* _Data under study_:

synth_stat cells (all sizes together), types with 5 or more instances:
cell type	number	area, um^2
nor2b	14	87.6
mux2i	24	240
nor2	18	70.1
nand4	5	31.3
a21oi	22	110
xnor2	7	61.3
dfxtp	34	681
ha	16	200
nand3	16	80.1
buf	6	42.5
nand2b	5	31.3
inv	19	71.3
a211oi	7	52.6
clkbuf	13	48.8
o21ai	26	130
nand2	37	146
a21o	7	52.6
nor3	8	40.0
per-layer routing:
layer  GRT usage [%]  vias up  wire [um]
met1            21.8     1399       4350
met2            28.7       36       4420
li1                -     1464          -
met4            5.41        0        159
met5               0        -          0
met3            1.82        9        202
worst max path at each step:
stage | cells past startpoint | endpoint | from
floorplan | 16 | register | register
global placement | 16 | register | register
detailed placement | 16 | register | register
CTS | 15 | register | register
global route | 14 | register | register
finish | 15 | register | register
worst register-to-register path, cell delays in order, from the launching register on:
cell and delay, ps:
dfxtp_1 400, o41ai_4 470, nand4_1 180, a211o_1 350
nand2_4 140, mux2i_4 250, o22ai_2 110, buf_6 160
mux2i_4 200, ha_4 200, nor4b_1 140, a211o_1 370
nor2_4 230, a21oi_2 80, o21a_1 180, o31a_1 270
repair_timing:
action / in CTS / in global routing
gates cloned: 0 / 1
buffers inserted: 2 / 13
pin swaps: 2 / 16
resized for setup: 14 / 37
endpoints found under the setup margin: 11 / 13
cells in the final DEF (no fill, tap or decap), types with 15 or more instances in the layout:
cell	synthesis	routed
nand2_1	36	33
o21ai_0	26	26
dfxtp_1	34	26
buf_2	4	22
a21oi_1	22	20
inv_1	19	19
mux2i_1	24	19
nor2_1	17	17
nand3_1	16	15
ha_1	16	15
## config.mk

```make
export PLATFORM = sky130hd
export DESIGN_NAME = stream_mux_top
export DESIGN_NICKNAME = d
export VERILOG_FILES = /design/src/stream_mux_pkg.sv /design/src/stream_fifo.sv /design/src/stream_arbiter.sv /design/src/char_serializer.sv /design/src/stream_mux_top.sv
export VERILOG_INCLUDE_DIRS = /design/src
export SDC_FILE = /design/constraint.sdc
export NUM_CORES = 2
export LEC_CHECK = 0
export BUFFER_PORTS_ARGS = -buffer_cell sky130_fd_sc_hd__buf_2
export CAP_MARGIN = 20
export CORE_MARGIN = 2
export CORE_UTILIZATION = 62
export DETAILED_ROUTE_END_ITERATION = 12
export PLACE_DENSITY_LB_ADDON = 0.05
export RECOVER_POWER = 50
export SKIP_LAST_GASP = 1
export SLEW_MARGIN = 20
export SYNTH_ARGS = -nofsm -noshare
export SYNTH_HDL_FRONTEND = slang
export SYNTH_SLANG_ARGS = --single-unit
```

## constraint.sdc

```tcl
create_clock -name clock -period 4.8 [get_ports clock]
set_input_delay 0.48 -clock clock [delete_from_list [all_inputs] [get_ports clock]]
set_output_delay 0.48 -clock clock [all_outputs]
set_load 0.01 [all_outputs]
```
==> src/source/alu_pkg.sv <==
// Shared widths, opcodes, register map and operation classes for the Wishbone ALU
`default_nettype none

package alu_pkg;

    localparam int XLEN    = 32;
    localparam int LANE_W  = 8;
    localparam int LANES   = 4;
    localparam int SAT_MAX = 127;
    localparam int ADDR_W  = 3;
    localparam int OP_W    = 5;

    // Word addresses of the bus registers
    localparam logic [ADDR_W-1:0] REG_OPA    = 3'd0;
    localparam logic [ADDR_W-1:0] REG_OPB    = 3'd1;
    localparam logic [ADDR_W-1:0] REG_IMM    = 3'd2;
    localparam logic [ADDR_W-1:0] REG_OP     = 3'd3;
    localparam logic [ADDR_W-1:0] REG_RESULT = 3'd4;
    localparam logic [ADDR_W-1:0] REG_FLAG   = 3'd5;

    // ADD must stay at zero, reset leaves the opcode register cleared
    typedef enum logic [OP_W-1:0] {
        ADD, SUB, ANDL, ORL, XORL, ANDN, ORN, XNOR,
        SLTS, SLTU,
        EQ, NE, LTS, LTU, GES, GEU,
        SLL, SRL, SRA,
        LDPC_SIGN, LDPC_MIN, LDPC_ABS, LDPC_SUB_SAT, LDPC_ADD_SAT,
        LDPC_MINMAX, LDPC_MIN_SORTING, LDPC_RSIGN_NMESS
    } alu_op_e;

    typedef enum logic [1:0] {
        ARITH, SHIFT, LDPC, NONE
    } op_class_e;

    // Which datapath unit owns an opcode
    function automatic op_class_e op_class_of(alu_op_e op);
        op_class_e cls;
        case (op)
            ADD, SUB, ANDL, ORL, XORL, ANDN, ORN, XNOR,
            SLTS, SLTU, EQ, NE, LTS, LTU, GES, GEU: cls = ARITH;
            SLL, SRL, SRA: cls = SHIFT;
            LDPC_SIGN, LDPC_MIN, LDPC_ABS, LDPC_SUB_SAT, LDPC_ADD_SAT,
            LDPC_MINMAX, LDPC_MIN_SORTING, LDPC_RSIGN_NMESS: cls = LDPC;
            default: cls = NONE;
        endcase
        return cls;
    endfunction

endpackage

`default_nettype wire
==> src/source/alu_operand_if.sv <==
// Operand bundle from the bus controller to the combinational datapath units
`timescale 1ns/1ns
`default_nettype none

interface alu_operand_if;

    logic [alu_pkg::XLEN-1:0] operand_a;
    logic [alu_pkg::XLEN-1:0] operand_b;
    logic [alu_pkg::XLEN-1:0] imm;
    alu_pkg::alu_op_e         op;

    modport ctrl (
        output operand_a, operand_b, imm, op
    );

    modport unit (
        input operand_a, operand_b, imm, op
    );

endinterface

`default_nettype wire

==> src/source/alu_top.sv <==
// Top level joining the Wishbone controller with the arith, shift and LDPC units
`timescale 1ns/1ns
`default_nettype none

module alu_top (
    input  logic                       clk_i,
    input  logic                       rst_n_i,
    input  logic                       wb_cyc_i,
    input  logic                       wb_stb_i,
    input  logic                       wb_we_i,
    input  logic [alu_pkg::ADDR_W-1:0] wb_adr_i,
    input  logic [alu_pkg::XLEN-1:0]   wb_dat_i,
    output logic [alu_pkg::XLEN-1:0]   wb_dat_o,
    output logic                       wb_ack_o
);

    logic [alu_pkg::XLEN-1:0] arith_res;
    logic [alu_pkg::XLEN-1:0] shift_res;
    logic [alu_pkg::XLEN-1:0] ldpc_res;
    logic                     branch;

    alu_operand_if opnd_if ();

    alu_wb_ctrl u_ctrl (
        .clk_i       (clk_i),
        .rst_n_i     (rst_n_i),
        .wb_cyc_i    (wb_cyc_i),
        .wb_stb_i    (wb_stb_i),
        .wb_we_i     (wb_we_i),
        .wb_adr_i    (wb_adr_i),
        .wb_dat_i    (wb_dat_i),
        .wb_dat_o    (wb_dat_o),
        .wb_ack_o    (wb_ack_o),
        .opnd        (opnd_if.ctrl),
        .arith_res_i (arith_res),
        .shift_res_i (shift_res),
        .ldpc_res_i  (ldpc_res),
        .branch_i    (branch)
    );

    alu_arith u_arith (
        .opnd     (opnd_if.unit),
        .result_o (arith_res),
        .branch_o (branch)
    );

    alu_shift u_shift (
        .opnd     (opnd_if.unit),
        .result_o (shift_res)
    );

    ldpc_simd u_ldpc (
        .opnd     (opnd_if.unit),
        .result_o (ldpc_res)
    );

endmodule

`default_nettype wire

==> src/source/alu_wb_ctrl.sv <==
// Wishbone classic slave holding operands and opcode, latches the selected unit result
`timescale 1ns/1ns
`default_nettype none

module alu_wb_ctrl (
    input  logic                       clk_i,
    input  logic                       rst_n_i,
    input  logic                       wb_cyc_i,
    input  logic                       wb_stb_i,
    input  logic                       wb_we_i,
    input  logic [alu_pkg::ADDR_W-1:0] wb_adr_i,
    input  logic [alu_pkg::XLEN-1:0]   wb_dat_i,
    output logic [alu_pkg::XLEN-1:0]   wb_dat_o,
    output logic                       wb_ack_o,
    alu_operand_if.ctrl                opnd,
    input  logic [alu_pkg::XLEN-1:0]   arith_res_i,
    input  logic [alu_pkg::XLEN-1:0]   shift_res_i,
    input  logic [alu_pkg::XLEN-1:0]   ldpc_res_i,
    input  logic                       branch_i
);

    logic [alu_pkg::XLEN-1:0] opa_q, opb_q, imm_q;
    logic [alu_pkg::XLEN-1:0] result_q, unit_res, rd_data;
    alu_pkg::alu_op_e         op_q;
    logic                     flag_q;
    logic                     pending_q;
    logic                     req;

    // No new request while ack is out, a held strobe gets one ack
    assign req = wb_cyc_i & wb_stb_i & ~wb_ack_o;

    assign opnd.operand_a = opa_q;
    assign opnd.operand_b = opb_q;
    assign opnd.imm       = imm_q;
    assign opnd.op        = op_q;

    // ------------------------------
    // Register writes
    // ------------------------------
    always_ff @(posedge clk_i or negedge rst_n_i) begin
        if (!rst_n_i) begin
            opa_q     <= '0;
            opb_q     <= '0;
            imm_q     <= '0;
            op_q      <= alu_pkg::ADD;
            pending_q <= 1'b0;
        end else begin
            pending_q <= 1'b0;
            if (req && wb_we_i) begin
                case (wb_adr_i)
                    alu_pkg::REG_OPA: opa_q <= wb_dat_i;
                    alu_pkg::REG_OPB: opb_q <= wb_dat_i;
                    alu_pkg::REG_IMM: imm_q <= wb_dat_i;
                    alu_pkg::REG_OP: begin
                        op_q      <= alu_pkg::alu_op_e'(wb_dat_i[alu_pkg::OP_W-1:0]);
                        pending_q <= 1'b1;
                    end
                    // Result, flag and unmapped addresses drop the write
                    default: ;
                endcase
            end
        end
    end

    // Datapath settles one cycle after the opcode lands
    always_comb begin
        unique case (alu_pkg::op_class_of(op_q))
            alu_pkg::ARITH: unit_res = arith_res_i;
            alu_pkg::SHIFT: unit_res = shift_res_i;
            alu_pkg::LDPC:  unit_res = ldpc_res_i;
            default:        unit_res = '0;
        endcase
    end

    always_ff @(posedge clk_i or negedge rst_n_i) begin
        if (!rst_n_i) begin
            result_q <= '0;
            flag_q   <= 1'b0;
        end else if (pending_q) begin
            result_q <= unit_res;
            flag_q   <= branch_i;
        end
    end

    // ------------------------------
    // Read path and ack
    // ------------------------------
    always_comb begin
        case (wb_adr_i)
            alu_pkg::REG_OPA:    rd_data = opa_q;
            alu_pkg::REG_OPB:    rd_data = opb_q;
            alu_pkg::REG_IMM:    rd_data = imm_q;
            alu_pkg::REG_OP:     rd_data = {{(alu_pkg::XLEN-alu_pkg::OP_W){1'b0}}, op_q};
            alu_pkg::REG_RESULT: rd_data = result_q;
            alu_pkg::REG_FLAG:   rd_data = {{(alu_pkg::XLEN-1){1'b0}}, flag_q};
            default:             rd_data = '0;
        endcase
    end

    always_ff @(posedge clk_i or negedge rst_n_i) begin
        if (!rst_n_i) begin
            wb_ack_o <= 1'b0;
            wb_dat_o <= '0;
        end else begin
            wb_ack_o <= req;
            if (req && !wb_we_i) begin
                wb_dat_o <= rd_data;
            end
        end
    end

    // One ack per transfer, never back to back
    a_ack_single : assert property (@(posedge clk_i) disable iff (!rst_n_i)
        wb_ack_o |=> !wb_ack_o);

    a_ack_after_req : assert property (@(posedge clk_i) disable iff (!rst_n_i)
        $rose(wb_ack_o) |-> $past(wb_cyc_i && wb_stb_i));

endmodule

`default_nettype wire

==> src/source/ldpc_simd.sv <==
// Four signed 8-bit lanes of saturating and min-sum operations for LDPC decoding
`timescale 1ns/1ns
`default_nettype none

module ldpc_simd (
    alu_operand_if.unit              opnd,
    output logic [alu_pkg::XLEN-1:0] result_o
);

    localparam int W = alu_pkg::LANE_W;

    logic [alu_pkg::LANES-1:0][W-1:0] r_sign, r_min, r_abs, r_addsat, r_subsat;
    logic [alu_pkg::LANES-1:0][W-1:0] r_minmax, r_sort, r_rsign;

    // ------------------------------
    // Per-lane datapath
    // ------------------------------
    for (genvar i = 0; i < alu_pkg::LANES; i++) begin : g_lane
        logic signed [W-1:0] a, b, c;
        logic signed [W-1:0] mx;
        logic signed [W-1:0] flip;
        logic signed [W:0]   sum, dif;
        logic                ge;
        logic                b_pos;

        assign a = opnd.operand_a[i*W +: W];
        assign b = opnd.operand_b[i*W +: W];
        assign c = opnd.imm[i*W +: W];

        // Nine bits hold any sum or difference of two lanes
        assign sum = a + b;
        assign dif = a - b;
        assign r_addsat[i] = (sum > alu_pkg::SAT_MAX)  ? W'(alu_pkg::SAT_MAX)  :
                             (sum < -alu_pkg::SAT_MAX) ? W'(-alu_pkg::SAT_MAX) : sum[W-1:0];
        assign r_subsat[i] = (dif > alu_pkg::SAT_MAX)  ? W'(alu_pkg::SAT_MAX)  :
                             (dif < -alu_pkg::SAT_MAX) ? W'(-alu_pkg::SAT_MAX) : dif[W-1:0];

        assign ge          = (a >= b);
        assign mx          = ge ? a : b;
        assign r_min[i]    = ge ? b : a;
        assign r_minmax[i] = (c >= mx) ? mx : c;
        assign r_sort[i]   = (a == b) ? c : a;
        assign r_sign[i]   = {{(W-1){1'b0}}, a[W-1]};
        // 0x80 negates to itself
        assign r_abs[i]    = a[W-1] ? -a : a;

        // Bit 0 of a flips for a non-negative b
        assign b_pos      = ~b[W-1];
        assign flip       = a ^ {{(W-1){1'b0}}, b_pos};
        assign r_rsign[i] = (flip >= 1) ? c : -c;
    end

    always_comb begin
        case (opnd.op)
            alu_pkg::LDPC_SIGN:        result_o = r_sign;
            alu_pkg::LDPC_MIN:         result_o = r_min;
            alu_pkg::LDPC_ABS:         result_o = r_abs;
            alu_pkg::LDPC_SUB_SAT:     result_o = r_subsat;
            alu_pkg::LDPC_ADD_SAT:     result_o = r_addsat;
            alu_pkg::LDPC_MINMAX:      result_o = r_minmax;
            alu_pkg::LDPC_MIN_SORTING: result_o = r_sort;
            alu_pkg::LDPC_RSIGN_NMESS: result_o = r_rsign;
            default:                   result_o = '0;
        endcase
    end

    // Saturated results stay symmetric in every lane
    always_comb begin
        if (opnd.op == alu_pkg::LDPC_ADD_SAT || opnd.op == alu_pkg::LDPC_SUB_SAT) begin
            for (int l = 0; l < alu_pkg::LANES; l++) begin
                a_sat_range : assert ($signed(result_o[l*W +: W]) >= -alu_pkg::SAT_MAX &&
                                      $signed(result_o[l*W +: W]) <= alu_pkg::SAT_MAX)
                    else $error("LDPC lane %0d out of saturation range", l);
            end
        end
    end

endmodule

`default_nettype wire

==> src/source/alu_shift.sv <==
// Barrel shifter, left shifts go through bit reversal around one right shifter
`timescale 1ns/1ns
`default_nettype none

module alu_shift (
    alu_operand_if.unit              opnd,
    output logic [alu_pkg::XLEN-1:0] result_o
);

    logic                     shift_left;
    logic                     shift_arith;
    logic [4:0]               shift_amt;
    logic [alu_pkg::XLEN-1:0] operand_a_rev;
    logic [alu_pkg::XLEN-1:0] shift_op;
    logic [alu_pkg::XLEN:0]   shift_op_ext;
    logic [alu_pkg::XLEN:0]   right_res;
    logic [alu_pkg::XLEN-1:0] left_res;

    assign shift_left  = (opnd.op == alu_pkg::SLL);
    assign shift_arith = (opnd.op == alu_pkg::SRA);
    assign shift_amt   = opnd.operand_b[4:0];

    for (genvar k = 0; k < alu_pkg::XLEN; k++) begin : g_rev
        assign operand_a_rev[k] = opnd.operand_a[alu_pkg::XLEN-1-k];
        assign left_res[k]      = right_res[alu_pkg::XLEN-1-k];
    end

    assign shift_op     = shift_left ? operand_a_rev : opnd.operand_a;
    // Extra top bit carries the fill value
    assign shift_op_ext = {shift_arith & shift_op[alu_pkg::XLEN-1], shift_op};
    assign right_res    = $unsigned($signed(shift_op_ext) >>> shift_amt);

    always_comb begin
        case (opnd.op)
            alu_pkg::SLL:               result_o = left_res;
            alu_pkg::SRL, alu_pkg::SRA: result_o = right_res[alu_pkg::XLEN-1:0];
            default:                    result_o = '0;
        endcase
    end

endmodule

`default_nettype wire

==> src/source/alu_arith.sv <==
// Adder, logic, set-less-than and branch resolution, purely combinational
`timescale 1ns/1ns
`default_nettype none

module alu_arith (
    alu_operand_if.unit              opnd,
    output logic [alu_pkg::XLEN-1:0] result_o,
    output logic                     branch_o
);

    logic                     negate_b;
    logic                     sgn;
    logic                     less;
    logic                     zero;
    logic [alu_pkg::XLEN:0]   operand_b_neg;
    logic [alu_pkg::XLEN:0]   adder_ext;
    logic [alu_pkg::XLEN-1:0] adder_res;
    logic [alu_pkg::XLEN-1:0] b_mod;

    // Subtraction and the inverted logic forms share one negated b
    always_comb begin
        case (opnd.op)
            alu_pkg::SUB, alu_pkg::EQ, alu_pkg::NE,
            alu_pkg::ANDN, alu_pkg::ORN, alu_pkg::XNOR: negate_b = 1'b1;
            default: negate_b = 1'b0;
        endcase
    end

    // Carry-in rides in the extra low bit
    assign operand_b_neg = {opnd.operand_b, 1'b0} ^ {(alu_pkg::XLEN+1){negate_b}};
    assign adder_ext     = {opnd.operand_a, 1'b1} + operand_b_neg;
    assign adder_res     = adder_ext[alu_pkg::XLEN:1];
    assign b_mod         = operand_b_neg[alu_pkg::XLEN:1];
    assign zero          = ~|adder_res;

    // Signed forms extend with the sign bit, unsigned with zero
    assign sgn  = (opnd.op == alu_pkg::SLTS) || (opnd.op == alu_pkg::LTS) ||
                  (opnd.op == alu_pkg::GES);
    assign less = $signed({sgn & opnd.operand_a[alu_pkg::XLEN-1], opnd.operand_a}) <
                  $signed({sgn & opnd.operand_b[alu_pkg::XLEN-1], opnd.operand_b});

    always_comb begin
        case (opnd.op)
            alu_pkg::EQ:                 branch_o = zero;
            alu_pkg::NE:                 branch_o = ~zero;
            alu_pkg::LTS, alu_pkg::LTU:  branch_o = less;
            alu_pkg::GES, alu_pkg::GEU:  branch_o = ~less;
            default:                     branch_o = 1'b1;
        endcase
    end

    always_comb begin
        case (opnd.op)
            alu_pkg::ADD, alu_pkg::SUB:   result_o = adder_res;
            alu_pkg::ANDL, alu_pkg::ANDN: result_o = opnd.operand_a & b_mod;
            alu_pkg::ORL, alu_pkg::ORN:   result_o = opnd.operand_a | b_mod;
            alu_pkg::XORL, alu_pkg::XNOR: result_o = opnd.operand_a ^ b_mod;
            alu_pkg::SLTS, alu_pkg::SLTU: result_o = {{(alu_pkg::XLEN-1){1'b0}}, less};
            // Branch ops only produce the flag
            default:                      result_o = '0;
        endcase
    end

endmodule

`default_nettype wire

* _Required action_:
Lines from the entries that contain the word "stay" are what the answer must hold.

* _Task response_:
    // ADD must stay at zero, reset leaves the opcode register cleared
    // Saturated results stay symmetric in every lane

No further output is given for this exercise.